Examples of digital capabilities are shown. For example.

“Manage projects from start to finish”

which are mapped to an example API URL.

POST /projects 

The JTBD concept helps us focus on a tangible problem a user needs to get addressed.

So there is a focus on the customer need. The digital capability should reduce anxiety involved for the user.

James present the idea of a job story for which he found inspiration in the following article 

replacing the user story with the job story

“Job stories seek to identify the problems that customers have and the eventual outcome they wish to achieve. Jobs are identified that will solve these problems. APIs will offer digital capabilities that will power these JTBD to produce the desired outcome”.

My Comments:

This is like taken out of Jeff Patton’s book “User Story mapping”. Patton describes a minimal viable product as the minimal product that  satisfies its desired outcome.
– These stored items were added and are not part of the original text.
File: config.mk
export PLATFORM = sky130hd
export DESIGN_NAME = oc6_output_ctrl
export DESIGN_NICKNAME = d
export VERILOG_FILES = /design/src/oc6_pkg.sv /design/src/oc6_nvm_if.sv /design/src/oc6_divider.sv /design/src/oc6_nvm_mem.sv /design/src/oc6_output_ctrl.sv
export VERILOG_INCLUDE_DIRS = /design/src
export SDC_FILE = /design/constraint.sdc
export NUM_CORES = 1
export LEC_CHECK = 0
export ABC_AREA = 1
export BUFFER_PORTS_ARGS = -buffer_cell sky130_fd_sc_hd__buf_2
export CAP_MARGIN = 20
export CORE_ASPECT_RATIO = 0.8
export CORE_MARGIN = 5
export CORE_UTILIZATION = 50
export CTS_CLUSTER_SIZE = 20
export DETAILED_ROUTE_END_ITERATION = 8
export PLACE_DENSITY = 0.76
export SLEW_MARGIN = 20
export SYNTH_ARGS = -nofsm -noshare
export SYNTH_HDL_FRONTEND = slang
export SYNTH_SLANG_ARGS = --single-unit
File: constraint.sdc
create_clock -name i_mclk -period 1.4 [get_ports i_mclk]
set_input_delay 0.28 -clock i_mclk [delete_from_list [all_inputs] [get_ports i_mclk]]
set_output_delay 0.28 -clock i_mclk [all_outputs]
set_load 0.01 [all_outputs]
File: src/oc6_params.svh
// constants for the channel six output control block: offsets, fields, resets
// assumes inclusion by bare name from each design file
`ifndef OC6_PARAMS_SVH
`define OC6_PARAMS_SVH

// ----------------------------------------------------------------------
// register offsets
// ----------------------------------------------------------------------
`define OC6_ADDR_CTRL 8'h29
`define OC6_ADDR_DIV 8'h2A

// ----------------------------------------------------------------------
// control register fields
// ----------------------------------------------------------------------
`define OC6_SRC_MSB 7
`define OC6_SRC_LSB 6
`define OC6_FMT_MSB 5
`define OC6_FMT_LSB 4
`define OC6_M1_MSB 3
`define OC6_M1_LSB 2
`define OC6_M2_MSB 1
`define OC6_M2_LSB 0

// ----------------------------------------------------------------------
// reset values
// ----------------------------------------------------------------------
`define OC6_CTRL_RST 8'h18
`define OC6_DIV_RST 8'h05
`define OC6_RD_IDLE 8'h00

// ----------------------------------------------------------------------
// driver strengths and loads
// ----------------------------------------------------------------------
`define OC6_TAIL_OFF 5'h00
`define OC6_TAIL_4MA 5'h04
`define OC6_TAIL_6MA 5'h06
`define OC6_TAIL_8MA 5'h08
`define OC6_TAIL_16MA 5'h10
`define OC6_LOAD_NONE 8'h00
`define OC6_LOAD_50 8'h32
`define OC6_LOAD_100 8'h64
`define OC6_LOAD_200 8'hC8

// ----------------------------------------------------------------------
// non-volatile image
// ----------------------------------------------------------------------
`define OC6_NVM_IDX_CTRL 1'h0
`define OC6_NVM_IDX_DIV 1'h1

`endif

File: src/oc6_pkg.sv
// types of the channel six output control block
// assumes nothing beyond a SystemVerilog compiler
package oc6_pkg;

  // --------------------------------------------------------------------
  // field encodings
  // --------------------------------------------------------------------
  typedef enum logic [1:0] {
    OC6_SRC_SYNTH = 2'b00,
    OC6_SRC_RSVD = 2'b01,
    OC6_SRC_PRI = 2'b10,
    OC6_SRC_SEC = 2'b11
  } oc6_src_t;

  typedef enum logic [1:0] {
    OC6_FMT_OFF = 2'b00,
    OC6_FMT_ACDIFF = 2'b01,
    OC6_FMT_HCSL = 2'b10,
    OC6_FMT_CMOS = 2'b11
  } oc6_fmt_t;

  typedef enum logic [1:0] {
    OC6_PIN_TRI = 2'b00,
    OC6_PIN_LOW = 2'b01,
    OC6_PIN_INV = 2'b10,
    OC6_PIN_TRUE = 2'b11
  } oc6_pin_t;

  // --------------------------------------------------------------------
  // start-up load sequence
  // --------------------------------------------------------------------
  typedef enum logic [1:0] {
    OC6_ST_RD_CTRL = 2'b00,
    OC6_ST_RD_DIV = 2'b01,
    OC6_ST_LD_DIV = 2'b10,
    OC6_ST_RUN = 2'b11
  } oc6_state_t;

endpackage : oc6_pkg
File: src/oc6_nvm_if.sv
// carrier between the control block and its non-volatile image store
// assumes one clock shared by both ends
`timescale 1ns/1ps

interface oc6_nvm_if;
  logic rd_en;
  logic rd_addr;
  logic [7:0] rd_data;
  logic wr_en;
  logic wr_addr;
  logic [7:0] wr_data;

  modport ctrl (output rd_en, output rd_addr, input rd_data, output wr_en, output wr_addr, output wr_data);
  modport mem (input rd_en, input rd_addr, output rd_data, input wr_en, input wr_addr, input wr_data);
endinterface : oc6_nvm_if

File: src/oc6_divider.sv
// output divider: 50 percent duty, ratio value plus one, counts both source edges
// assumes i_edge is a one-cycle mark for every source transition
`timescale 1ns/1ps
`include "oc6_params.svh"

module oc6_divider (
  input wire logic i_mclk,
  input wire logic i_rst_n,
  input wire logic i_enable,
  input wire logic i_edge,
  input wire logic [7:0] i_ratio,
  output logic o_clk
);

  logic [7:0] cnt_reg;
  logic [7:0] cnt_next;
  logic clk_reg;
  logic clk_next;
  logic wrap;

  // toggle after ratio plus one edges gives a period of ratio plus one source periods
  assign wrap = i_edge && (cnt_reg >= i_ratio);
  assign cnt_next = !i_enable ? 8'h00 : wrap ? 8'h00 : i_edge ? cnt_reg + 8'h01 : cnt_reg;
  assign clk_next = !i_enable ? 1'b0 : wrap ? !clk_reg : clk_reg;

  always_ff @(posedge i_mclk) begin
    if (!i_rst_n) begin
      cnt_reg <= 8'h00;
      clk_reg <= 1'b0;
    end else begin
      cnt_reg <= cnt_next;
      clk_reg <= clk_next;
    end
  end

  assign o_clk = clk_reg;
endmodule : oc6_divider

File: src/oc6_nvm_mem.sv
// two-word non-volatile image of the channel six registers
// assumes content survives reset; factory image equals the register reset values
`timescale 1ns/1ps
`include "oc6_params.svh"

module oc6_nvm_mem (
  input wire logic i_mclk,
  oc6_nvm_if.mem nvm
);

  // factory image, given at declaration so the clocked process stays the only writer
  logic [7:0] mem_reg [0:1] = '{`OC6_CTRL_RST, `OC6_DIV_RST};
  logic [7:0] rd_data_reg = `OC6_RD_IDLE;

  always_ff @(posedge i_mclk) begin
    if (nvm.wr_en) begin
      mem_reg[nvm.wr_addr] <= nvm.wr_data;
    end
    if (nvm.rd_en) begin
      rd_data_reg <= mem_reg[nvm.rd_addr];
    end
  end

  assign nvm.rd_data = rd_data_reg;

endmodule : oc6_nvm_mem

File: src/oc6_output_ctrl.sv
// channel six output control: source mux, divider, driver format, register port
// assumes sampled clock inputs synchronous to i_mclk; first access after o_init_done
//
// Behaviour
// source field: synth, reserved, primary, secondary
// format: off, AC differential, HCSL, LVCMOS
// LVCMOS first mode drives positive pin
// differential first mode sets tail current
// second mode: HCSL load or negative pin
// divider is full eight bits of own register
// divide ratio is value plus one
// divider only acts on synthesizer paths
// divider resets to five, divide by six
// reference sources bypass the divider
// doubler on gives doubled reference
// start-up loads image, writes override
// reserved source code yields no clock
//
// The address-and-strobe port was chosen for this implementation.
`timescale 1ns/1ps
`include "oc6_params.svh"

module oc6_output_ctrl (
  input wire logic i_mclk,
  input wire logic i_rst_n,
  input wire logic [7:0] i_addr,
  input wire logic [7:0] i_wr_data,
  input wire logic i_wr,
  input wire logic i_rd,
  output logic [7:0] o_rd_data,
  input wire logic i_nvm_wr,
  input wire logic i_nvm_addr,
  input wire logic [7:0] i_nvm_data,
  input wire logic i_synth_clk,
  input wire logic i_second_synth_clk,
  input wire logic i_second_synth_path_sel,
  input wire logic i_pri_ref,
  input wire logic i_pri_ref_x2,
  input wire logic i_sec_ref,
  input wire logic i_sec_ref_x2,
  input wire logic i_ref_doubler_en,
  output logic o_out_p,
  output logic o_out_p_oe,
  output logic o_out_n,
  output logic o_out_n_oe,
  output logic [4:0] o_tail_ma,
  output logic [7:0] o_load_ohm,
  output logic o_div_active,
  output logic o_init_done
);

  // --------------------------------------------------------------------
  // functions
  // --------------------------------------------------------------------
  // returns {enable, level} for one LVCMOS pin
  function automatic logic [1:0] oc6_pin_drive(input logic [1:0] mode, input logic clk);
    logic [1:0] r;
    r = 2'b00;
    case (oc6_pkg::oc6_pin_t'(mode))
      oc6_pkg::OC6_PIN_TRI: r = 2'b00;
      oc6_pkg::OC6_PIN_LOW: r = 2'b10;
      oc6_pkg::OC6_PIN_INV: r = {1'b1, !clk};
      oc6_pkg::OC6_PIN_TRUE: r = {1'b1, clk};
      default: r = 2'b00;
    endcase
    return r;
  endfunction : oc6_pin_drive

  // --------------------------------------------------------------------
  // registers and start-up load
  // --------------------------------------------------------------------
  oc6_nvm_if nvm ();

  oc6_nvm_mem u_nvm (
    .i_mclk(i_mclk),
    .nvm(nvm.mem)
  );

  logic [7:0] ctrl_reg;
  logic [7:0] ctrl_next;
  logic [7:0] div_reg;
  logic [7:0] div_next;
  logic [7:0] rd_data_reg;
  logic [7:0] rd_data_next;
  logic init_done_reg;
  oc6_pkg::oc6_state_t state_reg;
  oc6_pkg::oc6_state_t state_next;

  wire hit_ctrl = (i_addr == `OC6_ADDR_CTRL);
  wire hit_div = (i_addr == `OC6_ADDR_DIV);
  wire wr_ctrl = i_wr && hit_ctrl;
  wire wr_div = i_wr && hit_div;
  wire ld_ctrl = (state_reg == oc6_pkg::OC6_ST_RD_DIV);
  wire ld_div = (state_reg == oc6_pkg::OC6_ST_LD_DIV);

  assign nvm.rd_en = (state_reg == oc6_pkg::OC6_ST_RD_CTRL) || ld_ctrl;
  assign nvm.rd_addr = ld_ctrl ? `OC6_NVM_IDX_DIV : `OC6_NVM_IDX_CTRL;
  assign nvm.wr_en = i_nvm_wr;
  assign nvm.wr_addr = i_nvm_addr;
  assign nvm.wr_data = i_nvm_data;

  // a bus write in the same cycle beats the image load
  assign ctrl_next = wr_ctrl ? i_wr_data : ld_ctrl ? nvm.rd_data : ctrl_reg;
  assign div_next = wr_div ? i_wr_data : ld_div ? nvm.rd_data : div_reg;

  always_comb begin
    state_next = state_reg;
    case (state_reg)
      oc6_pkg::OC6_ST_RD_CTRL: state_next = oc6_pkg::OC6_ST_RD_DIV;
      oc6_pkg::OC6_ST_RD_DIV: state_next = oc6_pkg::OC6_ST_LD_DIV;
      oc6_pkg::OC6_ST_LD_DIV: state_next = oc6_pkg::OC6_ST_RUN;
      oc6_pkg::OC6_ST_RUN: state_next = oc6_pkg::OC6_ST_RUN;
      default: state_next = oc6_pkg::OC6_ST_RD_CTRL;
    endcase
  end

  // unmapped reads answer zero
  assign rd_data_next = !i_rd ? `OC6_RD_IDLE : hit_ctrl ? ctrl_reg : hit_div ? div_reg : `OC6_RD_IDLE;

  always_ff @(posedge i_mclk) begin
    if (!i_rst_n) begin
      ctrl_reg <= `OC6_CTRL_RST;
      div_reg <= `OC6_DIV_RST;
      rd_data_reg <= `OC6_RD_IDLE;
      init_done_reg <= 1'b0;
      state_reg <= oc6_pkg::OC6_ST_RD_CTRL;
    end else begin
      ctrl_reg <= ctrl_next;
      div_reg <= div_next;
      rd_data_reg <= rd_data_next;
      init_done_reg <= (state_next == oc6_pkg::OC6_ST_RUN);
      state_reg <= state_next;
    end
  end

  // --------------------------------------------------------------------
  // field decode
  // --------------------------------------------------------------------
  oc6_pkg::oc6_src_t src_sel;
  oc6_pkg::oc6_fmt_t fmt_sel;
  wire [1:0] mode_first = ctrl_reg[`OC6_M1_MSB:`OC6_M1_LSB];
  wire [1:0] mode_second = ctrl_reg[`OC6_M2_MSB:`OC6_M2_LSB];

  assign src_sel = oc6_pkg::oc6_src_t'(ctrl_reg[`OC6_SRC_MSB:`OC6_SRC_LSB]);
  assign fmt_sel = oc6_pkg::oc6_fmt_t'(ctrl_reg[`OC6_FMT_MSB:`OC6_FMT_LSB]);

  wire is_hcsl = (fmt_sel == oc6_pkg::OC6_FMT_HCSL);
  wire is_cmos = (fmt_sel == oc6_pkg::OC6_FMT_CMOS);
  wire is_diff = (fmt_sel == oc6_pkg::OC6_FMT_ACDIFF) || is_hcsl;
  wire use_div = (src_sel == oc6_pkg::OC6_SRC_SYNTH);

  // --------------------------------------------------------------------
  // source mux and divider
  // --------------------------------------------------------------------
  wire synth_clk = i_second_synth_path_sel ? i_second_synth_clk : i_synth_clk;
  wire pri_clk = i_ref_doubler_en ? i_pri_ref_x2 : i_pri_ref;
  wire sec_clk = i_ref_doubler_en ? i_sec_ref_x2 : i_sec_ref;
  wire src_raw = (src_sel == oc6_pkg::OC6_SRC_SYNTH) ? synth_clk :
                 (src_sel == oc6_pkg::OC6_SRC_PRI) ? pri_clk :
                 (src_sel == oc6_pkg::OC6_SRC_SEC) ? sec_clk : 1'b0;

  logic src_level_reg;
  logic src_prev_reg;
  logic div_clk;

  always_ff @(posedge i_mclk) begin
    if (!i_rst_n) begin
      src_level_reg <= 1'b0;
      src_prev_reg <= 1'b0;
    end else begin
      src_level_reg <= src_raw;
      src_prev_reg <= src_level_reg;
    end
  end

  wire src_edge = src_level_reg ^ src_prev_reg;

  oc6_divider u_div (
    .i_mclk(i_mclk),
    .i_rst_n(i_rst_n),
    .i_enable(use_div),
    .i_edge(src_edge),
    .i_ratio(div_reg),
    .o_clk(div_clk)
  );

  // references go straight to the driver
  wire core_clk = use_div ? div_clk : src_level_reg;

  // --------------------------------------------------------------------
  // driver format
  // --------------------------------------------------------------------
  wire [1:0] cmos_p = oc6_pin_drive(mode_first, core_clk);
  wire [1:0] cmos_n = oc6_pin_drive(mode_second, core_clk);
  wire hcsl_tri = is_hcsl && (mode_second == 2'b00);

  wire p_oe_next = is_cmos ? cmos_p[1] : (is_diff && !hcsl_tri);
  wire n_oe_next = is_cmos ? cmos_n[1] : (is_diff && !hcsl_tri);
  wire p_next = is_cmos ? cmos_p[0] : (is_diff && core_clk);
  wire n_next = is_cmos ? cmos_n[0] : (is_diff && !core_clk);

  wire [4:0] tail_next = !is_diff ? `OC6_TAIL_OFF :
                         (mode_first == 2'b00) ? `OC6_TAIL_4MA :
                         (mode_first == 2'b01) ? `OC6_TAIL_6MA :
                         (mode_first == 2'b10) ? `OC6_TAIL_8MA :
                         is_hcsl ? `OC6_TAIL_16MA : `OC6_TAIL_8MA;
  wire [7:0] load_next = !is_hcsl ? `OC6_LOAD_NONE :
                         (mode_second == 2'b01) ? `OC6_LOAD_50 :
                         (mode_second == 2'b10) ? `OC6_LOAD_100 :
                         (mode_second == 2'b11) ? `OC6_LOAD_200 : `OC6_LOAD_NONE;

  logic out_p_reg;
  logic out_p_oe_reg;
  logic out_n_reg;
  logic out_n_oe_reg;
  logic [4:0] tail_reg;
  logic [7:0] load_reg;
  logic div_active_reg;

  always_ff @(posedge i_mclk) begin
    if (!i_rst_n) begin
      out_p_reg <= 1'b0;
      out_p_oe_reg <= 1'b0;
      out_n_reg <= 1'b0;
      out_n_oe_reg <= 1'b0;
      tail_reg <= `OC6_TAIL_OFF;
      load_reg <= `OC6_LOAD_NONE;
      div_active_reg <= 1'b0;
    end else begin
      out_p_reg <= p_next;
      out_p_oe_reg <= p_oe_next;
      out_n_reg <= n_next;
      out_n_oe_reg <= n_oe_next;
      tail_reg <= tail_next;
      load_reg <= load_next;
      div_active_reg <= use_div;
    end
  end

  assign o_out_p = out_p_reg;
  assign o_out_p_oe = out_p_oe_reg;
  assign o_out_n = out_n_reg;
  assign o_out_n_oe = out_n_oe_reg;
  assign o_tail_ma = tail_reg;
  assign o_load_ohm = load_reg;
  assign o_div_active = div_active_reg;
  assign o_init_done = init_done_reg;
  assign o_rd_data = rd_data_reg;
endmodule : oc6_output_ctrl

==> results_dict.tcl, run 1 <==
set metrics [dict create \
    outcome "finished, violations left" \
    violations "setup timing" \
    die-area_um2 8634 \
    dp_slack_ns -0.1085 \
    worst-path-max-fanout 2 \
    utilization 0.6497 \
    clk_pin_slew_ns 0.08 \
    largest_reg_flops 16 \
    die_w_um 102.6 \
    drive_gt1_frac 0.3077 \
    synth_seq_cells 76 \
    diodes 0 \
    yosys-top-cells-area "dfxtp_1 30%, edfxtp_1 21%, nand2_1 14%" \
    syn_to_final_growth_pct 28.50 \
    synthSimpleGateAreaFrac 0.2690 \
    synth_cells 417 \
    fill_cells 561 \
    synth_area_um2 3433 \
    start_util 0.5056 \
    clock_skew_ns 0.01026 \
    ant_nets 0 \
    path_delay_family "compound AO/OA/AOI/OAI gates" \
    vias_per_cell 4.913 \
    ir_drop_mv 0.7506 \
    arrival_ns 1.75 \
    grt_remaining_overflow 0 \
    place.gp.congestion 0.8568 \
    max_freq_mhz 685.7 \
    boundaryPins 65 \
    hold_start "i_nvm_data[0]" \
    rsz0062_at_grt "yes" \
    setup_violations 9 \
    die_h_um 84.12 \
    cp-end-kind "flop" \
    yosys.cell_types.count 29 \
    period_share 1.042 \
    drt-initial-drc-count 173 \
    clk_latency_ns 0.35 \
    synth_top_area_frac 0.3032 \
    ctsHoldBuffers 0 \
    fp-row-count 27 \
    worstPathRequired_ns 1.69 \
    slew_viol_final 0 \
    multi_input_area_um2 1503 \
    power_uw 5047 \
    ys_async_sr_fraction 0 \
    p_leak_uw 0.002102 \
    route.vias.total 2982 \
    fin_crit_ns 1.458 \
    synth-xor-area-share 0.01494 \
    hold_path_class "input port to flop" \
    grt_pass1_wl_um 12970 \
    dp_hpwl_um 5791 \
    start_kind "flop" \
    synth-edff-count 24 \
    r2r-end "u_div.o_clk" \
    r2r_start "div_reg[7]" \
    critical_path.slowest_cell "dfxtp_2" \
    drv_cap 0 \
    cpPeakStageDelay_ns 0.33 \
    synth_flop_cell "dfxtp_1" \
    r2r_cells 9 \
    yosysMostFrequentCell "nand2_1" \
    wl_um 8004 \
    dpl-instance-area_um2 4030 \
    synth.largest_area_cell "dfxtp_1" \
    crit_type "flop to flop" \
    synth.top_cells.by_count "126 x nand2_1, 52 x dfxtp_1, 49 x inv_1, 46 x nor2_1" \
    final_nets 569 \
    ff2ff_setup_slack_ns -0.06 \
    cts-htree-levels 3 \
    synth_top_family_by_area "simple AND/OR/NAND/NOR gates" \
    finalInstanceArea_um2 4412 \
    grt_pass1_vias 2926 \
    synth_mux_area_frac 0.002915 \
    portBuffers 62 \
    route.detailed.drc 0 \
    ys_warn_count 0 \
    crit_chain "inv_1 > ha_1 > a21oi_2 > o21a_1 > nand2_2 > nand2_2 > buf_6 > nand2_4 > a21oi_2" \
    cts_tree "built" \
    synth_compound_area_frac 0.05977 \
    clk_path_buf_depth 2 \
    root_buffer "clkbuf_8" \
    regArea_um2 1775 \
    synth_fa_ha_area_frac 0.05831 \
    grt_max_degree 19 \
    grt_util_all_layers 0.1925 \
    dr.pass1.iters 5 \
    timing.final.ws_setup_ns -0.05840 \
    ys_seq_area_frac 0.5131 \
    antenna_found_initial 0 \
    finalHoldViolCount 0 \
    routedWlPerCell_um 13.19 \
    core_area_um2 6790 \
    numCtsBuffers 9 \
    synth.avg_cell_area_um2 8.233 \
    critPathBufInv 2 \
    hold-path-endpoint "u_nvm.mem_reg[0][0]" \
    p_per_area_nw_per_um2 1144 \
    whs_path_depth 1 \
    cts_sinks 76 \
]
logic make-up (layout without fill, tap and decap cells):
kind of cell,Yosys count,in the layout
other,1,2
AOI/OAI and AO/OA,39,39
buffers and inverters,64,166
and+or+nand+nor,215,215
adders and majority gates,16,16
xor gates and xnor gates,5,5
DFF,76,76
muxes,1,1
placed cells by master, fill, tap and decap left out, drive strengths merged, types with 4 or more instances in the layout:
master  netlist  routed
clkbuf        5      12
o21ai        11      11
inv          51      52
nand4         5       5
ha           16      16
edfxtp       24      24
nand2       128     128
dfxtp        52      52
xor2          4       4
nand3        25      25
buf           8      99
nor2         48      48
a21oi        24      24
nor3          5       5
metrics by stage:
stage / cells / setup TNS [ns] / hold slack, ns
after global placement: 587 / -0.8876 / 0.4451
after global routing: 607 / -1.214 / 0.09528
after detailed placement: 587 / -1.377 / 0.4485
after CTS: 605 / 0 / 0.1033
final: 607 / -0.2549 / 0.1209
after floorplan: 418 / 0 / 0.3789
power by group:
part           internal, uW  total (uW)  switching [uW]
registers              2430        2510            82.1
clock network          1040        1840             809
logic                   290         689             399
area by class of cell:
type | instances | area share
clock buffers | 12 | 0.03999
repair buffers | 99 | 0.1370
inverters | 51 | 0.04339
well taps | 87 | 0.02467
clock inverters | 4 | 0.01191
flip-flops and latches | 76 | 0.4024
multi-input cells | 278 | 0.3406
per-layer routing:
| metal | vias up | part of all wire | GRT usage |
|---|---|---|---|
| li1 | 1515 | - | - |
| met1 | 1333 | 0.42 | 0.2319 |
| met2 | 116 | 0.46 | 0.3136 |
| met3 | 18 | 0.092 | 0.07268 |
| met4 | 0 | 0.025 | 0.06675 |
| met5 | - | 0 | 0 |
worst max-delay path by stage:
stage / end / slack [ns] / startpoint / cells past startpoint
floorplan: u_div.cnt_reg[0] / 0.02 / div_reg[3] / 11
global placement: o_rd_data[6] / -0.09 / i_addr[4] / 6
detailed placement: o_rd_data[7] / -0.11 / i_addr[4] / 6
CTS: u_div.cnt_reg[2] / 0.005 / div_reg[6] / 10
global route: u_div.o_clk / -0.15 / div_reg[6] / 10
finish: u_div.o_clk / -0.06 / div_reg[7] / 9
repair_timing:
| action | in CTS | in global routing |
|---|---|---|
| gates resized for setup | 26 | 7 |
| pin swaps | 12 | 3 |
| endpoints found under the setup margin | 9 | 14 |
| buffers inserted | 2 | 2 |
No activity file was read; power rests on OpenSTA's default activity.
It sounds like James present a digital capability as a single operation that solves a concrete tangible problem. I think this is very concrete and useful. Originally I would consider a digital or business capability to be bigger than a single operation. Like a bounded context in Domain Driven Design. Or a cohesive set of services or operations that together serve as a capability.

But maybe we can solve this by talking about the big and the small capabilities. I Think both are useful. 

It turns out that later chapters clarifies this.

The Job Story Format

Job stories are composed of three components using the “When, I want to, so I can” format:

  1. When: The triggering event to establish causality is the situation or reason why the customer desires the outcome. Triggering events are key indicators for when an API will be used.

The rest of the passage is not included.